BEGIN DATA
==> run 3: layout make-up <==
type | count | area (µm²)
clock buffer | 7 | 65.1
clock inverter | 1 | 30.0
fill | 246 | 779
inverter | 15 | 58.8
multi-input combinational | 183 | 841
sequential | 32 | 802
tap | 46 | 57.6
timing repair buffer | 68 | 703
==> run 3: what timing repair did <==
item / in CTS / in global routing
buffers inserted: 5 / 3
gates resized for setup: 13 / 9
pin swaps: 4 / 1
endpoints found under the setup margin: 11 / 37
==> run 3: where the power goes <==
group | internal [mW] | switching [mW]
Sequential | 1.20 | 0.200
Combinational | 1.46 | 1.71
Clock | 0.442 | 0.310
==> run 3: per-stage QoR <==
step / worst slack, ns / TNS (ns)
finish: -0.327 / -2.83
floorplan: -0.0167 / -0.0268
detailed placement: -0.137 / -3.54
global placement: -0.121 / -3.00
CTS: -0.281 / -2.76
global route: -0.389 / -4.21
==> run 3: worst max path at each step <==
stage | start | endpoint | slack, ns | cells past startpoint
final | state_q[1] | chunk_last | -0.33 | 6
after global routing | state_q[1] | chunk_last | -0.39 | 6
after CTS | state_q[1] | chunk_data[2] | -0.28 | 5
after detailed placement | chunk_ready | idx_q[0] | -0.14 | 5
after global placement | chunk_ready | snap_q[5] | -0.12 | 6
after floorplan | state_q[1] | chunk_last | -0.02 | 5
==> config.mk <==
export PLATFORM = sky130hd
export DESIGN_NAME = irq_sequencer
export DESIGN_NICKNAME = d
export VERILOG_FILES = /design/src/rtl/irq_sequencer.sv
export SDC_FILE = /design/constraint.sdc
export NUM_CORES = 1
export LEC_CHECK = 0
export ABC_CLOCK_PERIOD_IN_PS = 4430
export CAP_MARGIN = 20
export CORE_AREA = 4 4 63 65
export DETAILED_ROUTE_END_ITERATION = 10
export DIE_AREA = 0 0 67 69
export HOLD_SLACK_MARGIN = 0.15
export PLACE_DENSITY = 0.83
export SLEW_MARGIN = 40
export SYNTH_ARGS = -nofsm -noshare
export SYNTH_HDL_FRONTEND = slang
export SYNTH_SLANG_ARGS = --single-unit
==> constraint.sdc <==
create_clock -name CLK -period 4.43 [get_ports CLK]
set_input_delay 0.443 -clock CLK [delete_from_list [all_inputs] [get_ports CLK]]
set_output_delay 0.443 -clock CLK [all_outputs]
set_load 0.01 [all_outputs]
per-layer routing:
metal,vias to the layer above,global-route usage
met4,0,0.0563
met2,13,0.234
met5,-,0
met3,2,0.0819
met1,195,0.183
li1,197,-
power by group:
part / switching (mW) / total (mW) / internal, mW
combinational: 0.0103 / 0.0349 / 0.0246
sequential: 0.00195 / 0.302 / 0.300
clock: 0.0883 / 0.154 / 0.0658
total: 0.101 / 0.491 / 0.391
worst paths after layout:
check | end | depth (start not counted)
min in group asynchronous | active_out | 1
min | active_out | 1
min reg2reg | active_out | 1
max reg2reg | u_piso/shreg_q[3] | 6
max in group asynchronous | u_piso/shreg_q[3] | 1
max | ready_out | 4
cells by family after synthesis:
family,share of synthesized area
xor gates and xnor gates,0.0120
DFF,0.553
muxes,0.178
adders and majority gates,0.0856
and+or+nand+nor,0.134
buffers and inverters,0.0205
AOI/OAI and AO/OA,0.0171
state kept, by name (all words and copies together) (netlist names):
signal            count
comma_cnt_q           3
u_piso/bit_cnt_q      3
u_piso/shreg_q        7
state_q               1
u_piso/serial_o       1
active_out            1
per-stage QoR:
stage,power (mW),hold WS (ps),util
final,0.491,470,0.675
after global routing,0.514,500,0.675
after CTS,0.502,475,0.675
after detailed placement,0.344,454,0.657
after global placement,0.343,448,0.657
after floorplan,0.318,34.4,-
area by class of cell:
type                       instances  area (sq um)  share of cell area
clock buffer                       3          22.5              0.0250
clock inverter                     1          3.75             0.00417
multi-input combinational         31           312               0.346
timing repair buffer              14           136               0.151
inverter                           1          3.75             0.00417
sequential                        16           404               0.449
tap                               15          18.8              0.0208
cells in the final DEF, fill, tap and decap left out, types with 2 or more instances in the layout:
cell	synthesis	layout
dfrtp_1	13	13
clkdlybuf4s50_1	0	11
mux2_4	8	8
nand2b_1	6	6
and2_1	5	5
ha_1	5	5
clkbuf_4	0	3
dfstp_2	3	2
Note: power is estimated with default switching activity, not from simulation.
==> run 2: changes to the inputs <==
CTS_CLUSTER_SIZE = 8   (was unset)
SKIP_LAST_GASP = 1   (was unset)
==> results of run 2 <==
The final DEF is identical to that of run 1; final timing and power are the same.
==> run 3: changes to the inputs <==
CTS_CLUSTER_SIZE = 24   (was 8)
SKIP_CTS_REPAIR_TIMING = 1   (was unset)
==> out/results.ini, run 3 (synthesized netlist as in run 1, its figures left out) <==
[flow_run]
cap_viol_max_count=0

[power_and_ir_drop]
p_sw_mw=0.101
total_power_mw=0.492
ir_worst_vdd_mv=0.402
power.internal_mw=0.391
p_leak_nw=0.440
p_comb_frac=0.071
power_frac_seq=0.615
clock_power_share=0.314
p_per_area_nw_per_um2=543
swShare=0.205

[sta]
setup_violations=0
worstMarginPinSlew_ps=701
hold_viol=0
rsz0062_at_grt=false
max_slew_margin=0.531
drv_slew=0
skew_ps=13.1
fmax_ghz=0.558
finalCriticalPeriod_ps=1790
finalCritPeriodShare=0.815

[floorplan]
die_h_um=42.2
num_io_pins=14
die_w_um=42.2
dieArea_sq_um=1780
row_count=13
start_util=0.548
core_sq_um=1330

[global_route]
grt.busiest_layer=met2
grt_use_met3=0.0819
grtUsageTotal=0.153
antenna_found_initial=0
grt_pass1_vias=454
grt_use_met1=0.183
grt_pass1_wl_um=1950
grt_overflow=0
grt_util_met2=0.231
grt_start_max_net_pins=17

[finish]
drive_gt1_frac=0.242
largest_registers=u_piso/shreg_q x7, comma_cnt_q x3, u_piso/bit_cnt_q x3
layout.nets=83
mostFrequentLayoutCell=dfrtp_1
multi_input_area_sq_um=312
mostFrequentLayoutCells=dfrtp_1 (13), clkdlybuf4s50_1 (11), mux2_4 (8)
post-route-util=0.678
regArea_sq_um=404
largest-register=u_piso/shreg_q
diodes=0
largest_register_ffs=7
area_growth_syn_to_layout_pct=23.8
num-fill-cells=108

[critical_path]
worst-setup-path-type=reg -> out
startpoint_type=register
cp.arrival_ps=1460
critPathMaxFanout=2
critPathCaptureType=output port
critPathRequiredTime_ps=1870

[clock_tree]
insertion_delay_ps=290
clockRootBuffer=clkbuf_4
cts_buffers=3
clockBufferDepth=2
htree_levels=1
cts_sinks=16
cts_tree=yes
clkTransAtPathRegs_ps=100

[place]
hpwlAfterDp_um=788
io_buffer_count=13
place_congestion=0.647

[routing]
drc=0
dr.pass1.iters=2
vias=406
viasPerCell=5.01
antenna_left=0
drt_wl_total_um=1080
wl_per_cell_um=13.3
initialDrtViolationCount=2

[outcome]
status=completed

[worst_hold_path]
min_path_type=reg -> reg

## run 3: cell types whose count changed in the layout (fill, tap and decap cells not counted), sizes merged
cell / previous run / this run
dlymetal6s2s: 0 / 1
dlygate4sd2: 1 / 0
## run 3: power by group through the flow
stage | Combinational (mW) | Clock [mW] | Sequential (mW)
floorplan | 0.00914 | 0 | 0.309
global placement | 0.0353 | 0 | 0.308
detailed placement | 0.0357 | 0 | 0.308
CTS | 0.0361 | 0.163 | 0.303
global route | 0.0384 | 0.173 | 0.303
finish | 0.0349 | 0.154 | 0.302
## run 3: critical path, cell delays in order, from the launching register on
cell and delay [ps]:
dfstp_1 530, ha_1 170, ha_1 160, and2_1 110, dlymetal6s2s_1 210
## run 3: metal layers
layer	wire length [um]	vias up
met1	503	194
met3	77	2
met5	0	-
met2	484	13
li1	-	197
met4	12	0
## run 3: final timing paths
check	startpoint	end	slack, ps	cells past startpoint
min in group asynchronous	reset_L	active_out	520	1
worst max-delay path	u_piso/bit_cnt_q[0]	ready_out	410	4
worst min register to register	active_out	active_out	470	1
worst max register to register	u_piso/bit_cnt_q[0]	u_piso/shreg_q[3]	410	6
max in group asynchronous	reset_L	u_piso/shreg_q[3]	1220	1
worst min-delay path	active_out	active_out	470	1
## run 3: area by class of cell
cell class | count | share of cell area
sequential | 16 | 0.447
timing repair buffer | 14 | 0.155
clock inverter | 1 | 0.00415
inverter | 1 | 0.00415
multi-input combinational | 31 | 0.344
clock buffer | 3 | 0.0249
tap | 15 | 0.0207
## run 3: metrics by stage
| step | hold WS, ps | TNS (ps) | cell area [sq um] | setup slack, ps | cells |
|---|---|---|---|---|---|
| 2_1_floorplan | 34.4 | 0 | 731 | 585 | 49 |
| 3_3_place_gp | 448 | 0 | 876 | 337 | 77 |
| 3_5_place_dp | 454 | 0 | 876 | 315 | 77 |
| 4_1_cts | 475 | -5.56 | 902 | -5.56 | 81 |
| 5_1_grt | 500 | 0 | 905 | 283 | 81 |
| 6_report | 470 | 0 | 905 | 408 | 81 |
END DATA
▸ WHAT THE EXERCISE ASKS
Search the entries for the word "counted", then gather every line that has it.

▸ RESPONSE BELOW
check | end | depth (start not counted)
## run 3: cell types whose count changed in the layout (fill, tap and decap cells not counted), sizes merged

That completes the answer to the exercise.